Exercise:
Write out the data exactly, keeping every line.
-=-=-
--- src/rtl/pipe_gap_gen.sv ---
// Gap height generator: samples the LFSR on request and reduces the sample
// modulo the gap range one bit per cycle, then offsets it into [MIN_Y, MAX_Y].
module pipe_gap_gen
  import pipe_pkg::*;
(
  input  logic        clk,
  input  logic        reset,
  input  logic        req,
  input  logic        seed_load,
  input  logic [15:0] seed,
  output logic [9:0]  gap_y,
  output logic        valid,
  output logic        busy
);

  localparam logic [10:0] RANGE_W   = 11'(GAP_RANGE);
  localparam logic [9:0]  MIN_Y_W   = 10'(MIN_Y);
  localparam logic [9:0]  DEFAULT_W = 10'(DEFAULT_Y);

  gap_state_e  state_q, state_d;
  logic [15:0] sample_q, sample_d;
  logic [9:0]  rem_q, rem_d;
  logic [3:0]  cnt_q, cnt_d;
  logic [9:0]  gap_y_q, gap_y_d;
  logic        valid_q, valid_d;
  logic        busy_q, busy_d;

  logic [15:0] lfsr_val;
  logic [15:0] cap;
  logic [10:0] trial;
  logic [9:0]  rem_next;

  lfsr16 u_lfsr (
    .clk   (clk),
    .reset (reset),
    .load  (seed_load),
    .seed  (seed),
    .q     (lfsr_val)
  );

  // Capture the pre-advance value so a simultaneous seed load is deterministic.
  assign cap = seed_load ? fix_seed(seed) : lfsr_val;

  always_comb begin
    trial    = {rem_q, sample_q[4'd15 - cnt_q]};
    rem_next = (trial >= RANGE_W) ? 10'(trial - RANGE_W) : trial[9:0];
  end

  always_comb begin
    state_d  = state_q;
    sample_d = sample_q;
    rem_d    = rem_q;
    cnt_d    = cnt_q;
    gap_y_d  = gap_y_q;
    valid_d  = valid_q;
    busy_d   = busy_q;

    unique case (state_q)
      IDLE: begin
        if (req) begin
          sample_d = cap;
          rem_d    = 10'd0;
          cnt_d    = 4'd0;
          busy_d   = 1'b1;
          valid_d  = 1'b0;
          state_d  = REDUCE;
        end
      end
      REDUCE: begin
        rem_d = rem_next;
        cnt_d = cnt_q + 4'd1;
        if (cnt_q == 4'd15) begin
          gap_y_d = MIN_Y_W + rem_next;
          valid_d = 1'b1;
          busy_d  = 1'b0;
          state_d = IDLE;
        end
      end
      default: state_d = IDLE;
    endcase
  end

  always_ff @(posedge clk) begin
    if (reset) begin
      state_q  <= IDLE;
      sample_q <= 16'd0;
      rem_q    <= 10'd0;
      cnt_q    <= 4'd0;
      gap_y_q  <= DEFAULT_W;
      valid_q  <= 1'b0;
      busy_q   <= 1'b0;
    end else begin
      state_q  <= state_d;
      sample_q <= sample_d;
      rem_q    <= rem_d;
      cnt_q    <= cnt_d;
      gap_y_q  <= gap_y_d;
      valid_q  <= valid_d;
      busy_q   <= busy_d;
    end
  end

  assign gap_y = gap_y_q;
  assign valid = valid_q;
  assign busy  = busy_q;

endmodule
-=-=-
The completed task:
--- src/rtl/pipe_gap_gen.sv ---
// Gap height generator: samples the LFSR on request and reduces the sample
// modulo the gap range one bit per cycle, then offsets it into [MIN_Y, MAX_Y].
module pipe_gap_gen
  import pipe_pkg::*;
(
  input  logic        clk,
  input  logic        reset,
  input  logic        req,
  input  logic        seed_load,
  input  logic [15:0] seed,
  output logic [9:0]  gap_y,
  output logic        valid,
  output logic        busy
);

  localparam logic [10:0] RANGE_W   = 11'(GAP_RANGE);
  localparam logic [9:0]  MIN_Y_W   = 10'(MIN_Y);
  localparam logic [9:0]  DEFAULT_W = 10'(DEFAULT_Y);

  gap_state_e  state_q, state_d;
  logic [15:0] sample_q, sample_d;
  logic [9:0]  rem_q, rem_d;
  logic [3:0]  cnt_q, cnt_d;
  logic [9:0]  gap_y_q, gap_y_d;
  logic        valid_q, valid_d;
  logic        busy_q, busy_d;

  logic [15:0] lfsr_val;
  logic [15:0] cap;
  logic [10:0] trial;
  logic [9:0]  rem_next;

  lfsr16 u_lfsr (
    .clk   (clk),
    .reset (reset),
    .load  (seed_load),
    .seed  (seed),
    .q     (lfsr_val)
  );

  // Capture the pre-advance value so a simultaneous seed load is deterministic.
  assign cap = seed_load ? fix_seed(seed) : lfsr_val;

  always_comb begin
    trial    = {rem_q, sample_q[4'd15 - cnt_q]};
    rem_next = (trial >= RANGE_W) ? 10'(trial - RANGE_W) : trial[9:0];
  end

  always_comb begin
    state_d  = state_q;
    sample_d = sample_q;
    rem_d    = rem_q;
    cnt_d    = cnt_q;
    gap_y_d  = gap_y_q;
    valid_d  = valid_q;
    busy_d   = busy_q;

    unique case (state_q)
      IDLE: begin
        if (req) begin
          sample_d = cap;
          rem_d    = 10'd0;
          cnt_d    = 4'd0;
          busy_d   = 1'b1;
          valid_d  = 1'b0;
          state_d  = REDUCE;
        end
      end
      REDUCE: begin
        rem_d = rem_next;
        cnt_d = cnt_q + 4'd1;
        if (cnt_q == 4'd15) begin
          gap_y_d = MIN_Y_W + rem_next;
          valid_d = 1'b1;
          busy_d  = 1'b0;
          state_d = IDLE;
        end
      end
      default: state_d = IDLE;
    endcase
  end

  always_ff @(posedge clk) begin
    if (reset) begin
      state_q  <= IDLE;
      sample_q <= 16'd0;
      rem_q    <= 10'd0;
      cnt_q    <= 4'd0;
      gap_y_q  <= DEFAULT_W;
      valid_q  <= 1'b0;
      busy_q   <= 1'b0;
    end else begin
      state_q  <= state_d;
      sample_q <= sample_d;
      rem_q    <= rem_d;
      cnt_q    <= cnt_d;
      gap_y_q  <= gap_y_d;
      valid_q  <= valid_d;
      busy_q   <= busy_d;
    end
  end

  assign gap_y = gap_y_q;
  assign valid = valid_q;
  assign busy  = busy_q;

endmodule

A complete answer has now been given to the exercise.